Weight Watchers works, scientific study finds
My roommate in college tried Weight Watchers —I swear she was ALWAYS eating and lost weight! I’ve been a believer ever since.
LONDON (Reuters) - Overweight patients told by their doctors to go to Weight Watchers lose around twice as much weight as people receiving standard weight loss care over 12 months, according to the findings of a study published on Thursday.
In the first randomized controlled trial — considered the gold standard of scientific analysis — to directly compare a commercial weight-loss program with standard care by family doctors, Weight Watchers was found to be more than twice as effective.
More people stuck to the Weight Watchers diet, they lost more weight and fat mass, and also shaved more off their waist measurements than those assigned to standard care.
Susan Jebb of Britain’s Medical Research Council (MRC) Human Nutrition Research Unit, who led the study, said the results showed Weight Watchers is “a robust intervention that is generalisable to other economically developed countries.”

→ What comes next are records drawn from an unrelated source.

**config.mk**
```make
export PLATFORM = sky130hd
export DESIGN_NAME = cbx_unit
export DESIGN_NICKNAME = d
export VERILOG_FILES = /design/src/rtl/cbx_pkg.sv /design/src/rtl/cbx_decode.sv /design/src/rtl/cbx_shift.sv /design/src/rtl/cbx_bitop.sv /design/src/rtl/cbx_unit.sv
export SDC_FILE = /design/constraint.sdc
export NUM_CORES = 1
export LEC_CHECK = 0
export BUFFER_PORTS_ARGS = -buffer_cell sky130_fd_sc_hd__buf_4
export CORE_MARGIN = 2
export CORE_UTILIZATION = 54
export DETAILED_ROUTE_END_ITERATION = 10
export PLACE_DENSITY = 0.88
export SYNTH_ARGS = -nofsm -noshare
export SYNTH_HDL_FRONTEND = slang
export SYNTH_SLANG_ARGS = --single-unit
```
**constraint.sdc**
```tcl
create_clock -name clk -period 2.3 [get_ports clk]
set_input_delay 0 -clock clk [delete_from_list [all_inputs] [get_ports clk]]
set_output_delay 0 -clock clk [all_outputs]
set_load 0.02 [all_outputs]
```
**src/rtl/cbx_pkg.sv**
```systemverilog
package cbx_pkg;
    localparam int DW    = 8;
    localparam int FW    = 4;
    localparam int IDX_W = $clog2(DW);
    localparam int SEL_W = 3;
    localparam logic [SEL_W-1:0] MEM_SLOT = 3'd6;

    // flag vector positions
    localparam int F_Z = 3;
    localparam int F_N = 2;
    localparam int F_H = 1;
    localparam int F_C = 0;

    typedef enum logic [1:0] {
        GRP_SHIFT = 2'b00,
        GRP_TEST  = 2'b01,
        GRP_CLR   = 2'b10,
        GRP_SET   = 2'b11
    } grp_e;

    // order matches opcode bits 5:3 in the shift group
    typedef enum logic [2:0] {
        SK_ROTL  = 3'd0,
        SK_ROTR  = 3'd1,
        SK_ROTLC = 3'd2,
        SK_ROTRC = 3'd3,
        SK_ASHL  = 3'd4,
        SK_ASHR  = 3'd5,
        SK_NSWAP = 3'd6,
        SK_LSHR  = 3'd7
    } shk_e;

    typedef enum logic {
        ST_IDLE   = 1'b0,
        ST_RESULT = 1'b1
    } st_e;

    typedef struct packed {
        grp_e              grp;
        shk_e              shk;
        logic [IDX_W-1:0]  idx;
        logic [SEL_W-1:0]  slot;
        logic              mem;
    } dec_t;
endpackage

```
**src/rtl/cbx_decode.sv**
```systemverilog
module cbx_decode
    import cbx_pkg::*;
(
    input  logic [DW-1:0] op,
    output dec_t          dec
);
    always_comb begin
        dec.grp  = grp_e'(op[7:6]);
        dec.shk  = shk_e'(op[5:3]);
        dec.idx  = op[5:3];
        dec.slot = op[2:0];
        dec.mem  = (op[2:0] == MEM_SLOT);
    end
endmodule

```
**src/rtl/cbx_shift.sv**
```systemverilog
module cbx_shift
    import cbx_pkg::*;
(
    input  shk_e          kind,
    input  logic [DW-1:0] din,
    input  logic          cin,
    output logic [DW-1:0] dout,
    output logic          cout
);
    localparam int HALF = DW / 2;

    always_comb begin
        unique case (kind)
            SK_ROTL: begin
                dout = {din[DW-2:0], din[DW-1]};
                cout = din[DW-1];
            end
            SK_ROTR: begin
                dout = {din[0], din[DW-1:1]};
                cout = din[0];
            end
            SK_ROTLC: begin
                dout = {din[DW-2:0], cin};
                cout = din[DW-1];
            end
            SK_ROTRC: begin
                dout = {cin, din[DW-1:1]};
                cout = din[0];
            end
            SK_ASHL: begin
                dout = {din[DW-2:0], 1'b0};
                cout = din[DW-1];
            end
            SK_ASHR: begin
                dout = {din[DW-1], din[DW-1:1]};
                cout = din[0];
            end
            SK_NSWAP: begin
                dout = {din[HALF-1:0], din[DW-1:HALF]};
                cout = 1'b0;
            end
            SK_LSHR: begin
                dout = {1'b0, din[DW-1:1]};
                cout = din[0];
            end
        endcase
    end
endmodule

```
**src/rtl/cbx_bitop.sv**
```systemverilog
module cbx_bitop
    import cbx_pkg::*;
(
    input  logic [IDX_W-1:0] idx,
    input  logic [DW-1:0]    din,
    output logic [DW-1:0]    cleared,
    output logic [DW-1:0]    setted,
    output logic             picked
);
    logic [DW-1:0] mask;

    for (genvar i = 0; i < DW; i++) begin : g_mask
        assign mask[i] = (idx == IDX_W'(i));
    end

    assign cleared = din & ~mask;
    assign setted  = din | mask;
    assign picked  = |(din & mask);
endmodule

```
**src/rtl/cbx_unit.sv**
```systemverilog
module cbx_unit
    import cbx_pkg::*;
(
    input  logic          clk,
    input  logic          rst_n,
    input  logic          start_i,
    input  logic [7:0]    op_i,
    input  logic [7:0]    val_i,
    input  logic [3:0]    flg_i,
    output logic          done_o,
    output logic [7:0]    res_o,
    output logic [3:0]    flg_o,
    output logic          wr_en_o,
    output logic [2:0]    slot_o,
    output logic          mem_slot_o
);
    st_e           state_q, state_d;
    dec_t          dec;
    logic [DW-1:0] sh_res, clr_res, set_res;
    logic          sh_c, bit_val;
    logic [DW-1:0] nxt_res;
    logic [FW-1:0] nxt_flg;
    logic          nxt_wr;

    cbx_decode u_dec (
        .op  (op_i),
        .dec (dec)
    );

    cbx_shift u_shift (
        .kind (dec.shk),
        .din  (val_i),
        .cin  (flg_i[F_C]),
        .dout (sh_res),
        .cout (sh_c)
    );

    cbx_bitop u_bit (
        .idx     (dec.idx),
        .din     (val_i),
        .cleared (clr_res),
        .setted  (set_res),
        .picked  (bit_val)
    );

    always_comb begin
        nxt_res = val_i;
        nxt_flg = flg_i;
        nxt_wr  = 1'b1;
        unique case (dec.grp)
            GRP_SHIFT: begin
                nxt_res = sh_res;
                nxt_flg = {(sh_res == '0), 1'b0, 1'b0, sh_c};
            end
            GRP_TEST: begin
                nxt_wr  = 1'b0;
                nxt_flg = {~bit_val, 1'b0, 1'b1, flg_i[F_C]};
            end
            GRP_CLR: nxt_res = clr_res;
            GRP_SET: nxt_res = set_res;
        endcase
    end

    // next-state logic
    always_comb begin
        state_d = state_q;
        unique case (state_q)
            ST_IDLE:   if (start_i) state_d = ST_RESULT;
            ST_RESULT: state_d = start_i ? ST_RESULT : ST_IDLE;
        endcase
    end

    // state register
    always_ff @(posedge clk) begin
        if (!rst_n) state_q <= ST_IDLE;
        else        state_q <= state_d;
    end

    // output register
    always_ff @(posedge clk) begin
        if (!rst_n) begin
            res_o      <= '0;
            flg_o      <= '0;
            wr_en_o    <= 1'b0;
            slot_o     <= '0;
            mem_slot_o <= 1'b0;
        end else if (start_i) begin
            res_o      <= nxt_res;
            flg_o      <= nxt_flg;
            wr_en_o    <= nxt_wr;
            slot_o     <= dec.slot;
            mem_slot_o <= dec.mem;
        end
    end

    assign done_o = (state_q == ST_RESULT);

    AST_START_DONE: assert property (@(posedge clk) disable iff (!rst_n)
        start_i |=> done_o) else $error("start not answered");
    AST_IDLE_DONE: assert property (@(posedge clk) disable iff (!rst_n)
        !start_i |=> !done_o) else $error("spurious done");
    AST_MEM_SLOT: assert property (@(posedge clk) disable iff (!rst_n)
        start_i |=> (mem_slot_o == (slot_o == 3'd6))) else $error("mem slot flag");
    AST_SHIFT_FLAGS: assert property (@(posedge clk) disable iff (!rst_n)
        (start_i && op_i[7:6] == 2'b00) |=>
            (flg_o[F_Z] == (res_o == 8'h00)) && !flg_o[F_N] && !flg_o[F_H] && wr_en_o)
        else $error("shift flags");
    AST_TEST_FLAGS: assert property (@(posedge clk) disable iff (!rst_n)
        (start_i && op_i[7:6] == 2'b01) |=>
            !wr_en_o && !flg_o[F_N] && flg_o[F_H] && (flg_o[F_C] == $past(flg_i[F_C])))
        else $error("test flags");
    AST_CLRSET_FLAGS: assert property (@(posedge clk) disable iff (!rst_n)
        (start_i && op_i[7]) |=> (flg_o == $past(flg_i)) && wr_en_o)
        else $error("clear/set flags");
    AST_SET_BIT: assert property (@(posedge clk) disable iff (!rst_n)
        (start_i && op_i[7:6] == 2'b11) |=> res_o[$past(op_i[5:3])])
        else $error("set bit low");
    AST_HOLD: assert property (@(posedge clk) disable iff (!rst_n)
        !start_i |=> $stable(res_o) && $stable(flg_o) && $stable(wr_en_o) && $stable(slot_o))
        else $error("outputs moved while idle");
endmodule

```
==> results.py, run 1 <==
metrics = {
    "outcome": {
        "run_status": "completed",
    },
    "yosys": {
        "synth-async-reset-ratio_pct": 0,
        "synth_seq_cells": 18,
        "synthCells": 167,
        "syn_area_sq_mm": 0.00129,
        "ys.flop_type": "dfxtp_1",
        "seq_area_frac_synth_pct": 28.0,
        "avgSynthCellArea_sq_um": 7.72,
        "synth_edf_count": 0,
        "synthesis.nets": 190,
        "ys.warnings.count": 0,
        "ys_types": 42,
    },
    "sta": {
        "setup_tns_ns": 0,
        "fin_ws_ns": 1.22,
        "clock_skew_ns": 0,
        "fin_crit_ns": 1.08,
        "timing.final.crit_share_pct": 46.9,
        "tightest_slew_ns": 0.368,
        "slew_headroom_pct": 75.3,
        "max_freq_ghz": 0.927,
        "maxSlewViolCount": 0,
        "hold_viol": 0,
        "rsz0062_at_grt": "no",
        "setup_viol": 0,
    },
    "worst_setup_path": {
        "timing.rr.end": "flg_o[3]$_SDFFE_PN0P_",
        "worstSetupPathType": "in -> reg",
        "cp.arrival_ns": 1.35,
        "reg2reg_from": "flg_o[3]$_SDFFE_PN0P_",
        "required_ns": 2.57,
        "cp_max_fo": 18,
        "critPathLaunchType": "input pin",
        "reg2regPathDepth": 3,
        "crit_path_end_kind": "flip-flop",
        "reg2reg_slack_ns": 1.32,
    },
    "placement": {
        "post-place-ws_ns": 0.997,
        "place_area_sq_mm": 0.00156,
        "dpl.hpwl_um": 2320,
        "io_buffers": 40,
        "place.gp.congestion": 0.954,
    },
    "drt": {
        "drtIter0Drc": 52,
        "drt_wl_total_um": 3380,
        "drt_first_pass_iters": 4,
        "remaining_drc_errors": 0,
        "num_vias": 1346,
        "routedWlPerCell_um": 14.6,
        "drtAntennaViolNets": 0,
        "via_per_inst": 5.80,
    },
    "layout": {
        "layout-drive-gt1-share_pct": 26.5,
        "nNetsFinal": 228,
        "final_cell_mix": "buf_4 (41), nand2_1 (29), dfxtp_1 (18)",
        "fill_cells": 177,
        "mostFrequentLayoutCell": "buf_4",
        "postLayoutCoreUtil_pct": 74.0,
        "syn_to_final_growth_pct": 28.3,
        "fin_area_sq_mm": 0.00165,
        "antenna_cells": 0,
    },
    "clock_network": {
        "cts.sinks": 18,
        "cts_tree": "built",
        "htree_levels": 1,
        "clk_latency_ns": 0.30,
        "clockBufferDepth": 2,
        "cts-root-buf": "clkbuf_4",
        "cts_buffers": 3,
        "clk_pin_slew_worst_paths_ns": 0.11,
    },
    "power_and_ir_drop": {
        "irDropWorstVdd_mv": 0.372,
        "p_per_area_mw_per_mm2": 489,
        "p_leak_nw": 0.757,
        "total_power_mw": 0.807,
    },
    "global_routing": {
        "grt_overflow_total": 0,
        "grt_pass1_wl_um": 5530,
        "grt_max_degree": 32,
        "grt_pass1_vias": 1185,
        "track_usage_pct": 27.1,
        "grt_antenna_before_repair": 0,
    },
    "floorplanning": {
        "ioPinCount": 41,
        "die_area_sq_mm": 0.00279,
        "rows": 17,
        "die_h_um": 52.9,
        "die_w_um": 52.9,
        "start_util_pct": 57.7,
        "core_sq_mm": 0.00223,
    },
    "hold_path": {
        "hold_path.class": "in -> reg",
        "hp-start": "val_i[4]",
        "hold_path_end": "res_o[4]$_SDFFE_PN0P_",
        "min_path_cells": 3,
    },
    "run": {
        "cap_violations": 0,
    },
}
flip-flops by register name, summed over array words and instances (netlist names):
register and flops:
wr_en_o 1, done_o 1, slot_o 3, flg_o 4
res_o 8, mem_slot_o 1
metal layers:
metal | routed length, um | vias to the layer above | global-route usage [%]
met4 | 73 | 0 | 12.0
met1 | 1440 | 611 | 36.1
met3 | 214 | 9 | 4.24
met2 | 1640 | 57 | 42.9
met5 | 0 | - | 0
li1 | - | 669 | -
worst max-delay path: stages:
cell	delay, ns
dlygate4sd3_1	0.53
buf_4	0.20
o21ai_0	0.14
nor4_1	0.31
a31o_1	0.17
worst max path at each step:
| stage | from | to | cells after the start |
|---|---|---|---|
| after floorplan | op_i[5] | res_o[0]$_SDFFE_PN0P_ | 6 |
| after detailed placement | op_i[4] | flg_o[3]$_SDFFE_PN0P_ | 6 |
| after global placement | op_i[4] | res_o[5]$_SDFFE_PN0P_ | 6 |
| after global routing | rst_n | flg_o[3]$_SDFFE_PN0P_ | 5 |
| final | rst_n | flg_o[3]$_SDFFE_PN0P_ | 5 |
| after CTS | rst_n | flg_o[3]$_SDFFE_PN0P_ | 5 |
final cells by class:
type                            instances  area (sq um)  area share [%]
Clock buffer                            4          36.3            2.20
Multi-Input combinational cell        134           850            51.4
Timing Repair Buffer                   47           368            22.3
Tap cell                               28          35.0            2.12
Inverter                                1          3.75           0.227
Sequential cell                        18           360            21.8
through the flow:
stage | cells | hold slack [ns]
2_1_floorplan | 167 | 0.121
3_5_place_dp | 222 | 0.273
6_report | 232 | 0.00267
4_1_cts | 232 | 0.00837
5_1_grt | 232 | 0.0288
3_3_place_gp | 222 | 0.268
power breakdown:
group / leakage, nW / switching [mW] / total (mW) / internal, mW
clock: 0.0210 / 0.110 / 0.207 / 0.0968
sequential: 0.149 / 0.0109 / 0.344 / 0.333
combinational: 0.587 / 0.139 / 0.256 / 0.117
total: 0.757 / 0.260 / 0.807 / 0.547
kinds of logic (layout without fill, tap and decap cells):
group / count (synthesis) / count (layout) / share of synthesized area, %
multiplexers: 20 / 20 / 16.5
AND/OR/NAND/NOR: 71 / 71 / 26.6
flip-flops: 18 / 18 / 28.0
buffers and inverters: 15 / 52 / 6.12
AO/OA/AOI/OAI: 43 / 43 / 22.8
synth_stat cells, types with 2 or more instances:
library cell	n	area share [%]
mux2i_1	13	10
buf_6	2	1.7
o21ai_0	14	5.4
a31oi_1	2	0.97
a21oi_1	5	1.9
a21boi_0	2	1.2
dfxtp_1	18	28
nor4_1	2	0.97
buf_2	3	1.2
o22ai_1	2	0.97
a221oi_1	5	3.4
nand2b_1	9	4.4
nor2_1	13	3.8
a211oi_1	2	1.2
o211ai_1	2	1.2
mux2_1	2	1.7
nand2_1	29	8.4
mux2_2	4	3.5
nand3_1	4	1.6
clkbuf_1	7	2.0
nor2b_1	6	2.9
timing repair:
action / CTS / global route
resized for setup: 0 / 0
hold endpoints to repair: 6 / 0
hold buffers: 6 / 0
setup buffers: 0 / 0
Note: power is estimated with default switching activity, not from simulation.
==> run 2, diff against run 1 <==
--- a/config.mk
+++ b/config.mk
@@ -7,9 +7,9 @@
 export LEC_CHECK = 0
 export BUFFER_PORTS_ARGS = -buffer_cell sky130_fd_sc_hd__buf_4
 export CORE_MARGIN = 2
-export CORE_UTILIZATION = 54
+export CORE_UTILIZATION = 45
 export DETAILED_ROUTE_END_ITERATION = 10
-export PLACE_DENSITY = 0.88
+export PLACE_DENSITY = 0.79
 export SYNTH_ARGS = -nofsm -noshare
 export SYNTH_HDL_FRONTEND = slang
 export SYNTH_SLANG_ARGS = --single-unit
==> constraint.sdc (replaced) <==
create_clock -name clk -period 0.9 [get_ports clk]
set_input_delay 0 -clock clk [delete_from_list [all_inputs] [get_ports clk]]
set_output_delay 0 -clock clk [all_outputs]
set_load 0.02 [all_outputs]
==> results.py, run 2 (synthesis results as in run 1) <==
metrics = {
    "floorplanning": {
        "die_h_um": 57.5,
        "rows": 19,
        "die_w_um": 57.5,
        "start_util_pct": 47.1,
        "die_area_sq_mm": 0.00331,
        "ioPinCount": 41,
        "core_sq_mm": 0.00273,
    },
    "sta": {
        "slew_headroom_pct": 70.8,
        "setup_viol": 1,
        "hold_viol": 0,
        "timing.final.crit_share_pct": 101,
        "rsz0062_at_grt": "yes",
        "max_freq_ghz": 1.10,
        "fin_ws_ns": -0.00727,
        "maxSlewViolCount": 0,
        "whs_ns": 0.0842,
        "clock_skew_ns": 0,
        "fin_crit_ns": 0.907,
        "tightest_slew_ns": 0.435,
    },
    "drt": {
        "drtAntennaViolNets": 0,
        "drt_wl_total_um": 4510,
        "drt_first_pass_iters": 4,
        "via_per_inst": 5.81,
        "num_vias": 1581,
        "drtIter0Drc": 71,
        "routedWlPerCell_um": 16.6,
        "remaining_drc_errors": 0,
    },
    "global_routing": {
        "grt_pass1_wl_um": 6830,
        "grt_pass1_vias": 1508,
        "grtUsageMet3_pct": 5.44,
        "grt_max_degree": 17,
        "track_usage_pct": 26.9,
        "grt_antenna_before_repair": 0,
        "grt_overflow_total": 0,
        "gr-usage-met2_pct": 49.7,
        "grtUsageMet1_pct": 30.3,
        "grt_busiest_layer": "met2",
    },
    "worst_setup_path": {
        "crit_path_end_kind": "flip-flop",
        "cp.arrival_ns": 1.11,
        "worstSetupPathType": "in -> reg",
        "cp_max_fo": 10,
        "reg2reg_from": "flg_o[3]$_SDFFE_PN0P_",
        "required_ns": 1.10,
        "critPathLaunchType": "input pin",
        "reg2reg_slack_ns": 0.02,
        "timing.rr.end": "flg_o[3]$_SDFFE_PN0P_",
        "reg2regPathDepth": 3,
    },
    "layout": {
        "reg.largest.list": "res_o: 8 flops, flg_o: 4 flops, slot_o: 3 flops",
        "final_cell_count_no_fill": 272,
        "regMostFlops": "res_o",
        "nNetsFinal": 265,
        "mostFrequentLayoutCell": "buf_4",
        "layout-drive-gt1-share_pct": 44.8,
        "largest_register_ffs": 8,
        "seq_area_sq_um": 362,
        "fill_cells": 189,
        "multi_input_area_sq_um": 955,
        "syn_to_final_growth_pct": 65.7,
        "antenna_cells": 0,
        "final_cell_mix": "buf_4 (69), nand2_1 (27), dfxtp_1 (17)",
        "fin_area_sq_mm": 0.00214,
    },
    "clock_network": {
        "clockBufferDepth": 2,
        "cts-root-buf": "clkbuf_4",
        "cts.sinks": 18,
        "cts_buffers": 3,
        "clk_latency_ns": 0.30,
        "cts_tree": "built",
        "clk_pin_slew_worst_paths_ns": 0.11,
        "htree_levels": 1,
        "cts_setup_buffers": 0,
    },
    "hold_path": {
        "min_path_cells": 3,
        "hold_path_end": "res_o[0]$_SDFFE_PN0P_",
        "hp-start": "op_i[6]",
        "hold_path.class": "in -> reg",
    },
    "run": {
        "cap_violations": 0,
    },
    "outcome": {
        "run_status": "finished with violations",
        "violations": "negative setup slack",
    },
    "placement": {
        "dpl.hpwl_um": 3180,
        "dp_cells": 260,
        "place_area_sq_mm": 0.00189,
        "place.gp.congestion": 0.899,
        "io_buffers": 40,
    },
    "power_and_ir_drop": {
        "p_per_area_mw_per_mm2": 1090,
        "irDropWorstVdd_mv": 1.33,
        "p_leak_nw": 1.02,
    },
}
## run 2: changes by cell type in the layout (fill, tap and decap cells not counted), sizes merged
cell          before  now
bufbuf             0    1
dlymetal6s4s       0    1
buf               41   76
## run 2: critical path: stages
cell	delay, ns
buf_12	0.11
buf_12	0.10
nand2b_4	0.05
or2_1	0.22
mux2_4	0.31
a221oi_4	0.26
nor2_1	0.07
## run 2: area by class of cell
| type | count | share of cell area, % |
|---|---|---|
| Clock buffer | 4 | 1.70 |
| Inverter | 1 | 0.176 |
| Multi-Input combinational cell | 134 | 44.7 |
| Sequential cell | 18 | 16.9 |
| Tap cell | 31 | 1.82 |
| Timing Repair Buffer | 84 | 34.7 |
## run 2: worst max-delay path by stage
stage / start / to / depth (start not counted)
floorplan: op_i[4] / res_o[5]$_SDFFE_PN0P_ / 6
global placement: op_i[4] / res_o[5]$_SDFFE_PN0P_ / 6
detailed placement: op_i[4] / res_o[5]$_SDFFE_PN0P_ / 6
CTS: op_i[4] / res_o[5]$_SDFFE_PN0P_ / 6
global route: op_i[4] / res_o[3]$_SDFFE_PN0P_ / 6
finish: op_i[5] / res_o[5]$_SDFFE_PN0P_ / 7
## run 2: metal layers
layer | wire, um | part of all wire (%)
met5 | 0 | 0
met4 | 136 | 3.0
met3 | 219 | 4.9
met2 | 2410 | 53
met1 | 1750 | 39
## run 2: power breakdown
group	internal [mW]	switching (mW)	total, mW	leakage [nW]
clock network	0.247	0.269	0.517	0.0210
registers	0.852	0.0306	0.883	0.149
logic	0.474	0.444	0.918	0.845
## run 2: timing repair
action,CTS,global route
hold endpoints to repair,8,0
hold buffers,7,0
setup endpoints to repair,9,7
pin swaps,6,7
gates cloned,1,0
resized for setup,12,16
## run 2: stage by stage
step	util, %	power [mW]	setup WS [ns]	setup TNS (ns)
CTS	75.9	2.26	-0.0454	-0.0488
finish	78.1	2.32	-0.00727	-0.00727
global placement	69.0	1.66	-0.376	-3.07
detailed placement	69.0	1.69	-0.438	-3.38
floorplan	-	1.32	-0.233	-1.48
global route	78.1	2.41	-0.0652	-0.188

“This kind of research is important so that we can identify clinically effective interventions to treat obesity,” she said.
The study, published in the Lancet medical journal, comes in the wake of research last month which said obesity is a global epidemic that is fast replacing tobacco as the single most important preventable cause of costly chronic diseases like heart disease, diabetes and cancer.
Worldwide, around 1.5 billion adults are overweight and another 0.5 billion are obese, with 170 million children classified as overweight or obese. Obesity takes up between 2 to 6 percent of healthcare costs in many countries.
In the weight loss study, which was funded by Weight Watchers International but run as an investigator-led trial with all data collection and analysis conducted by the independent research team, researchers assessed 772 overweight and obese adults in Australia, Germany and Britain.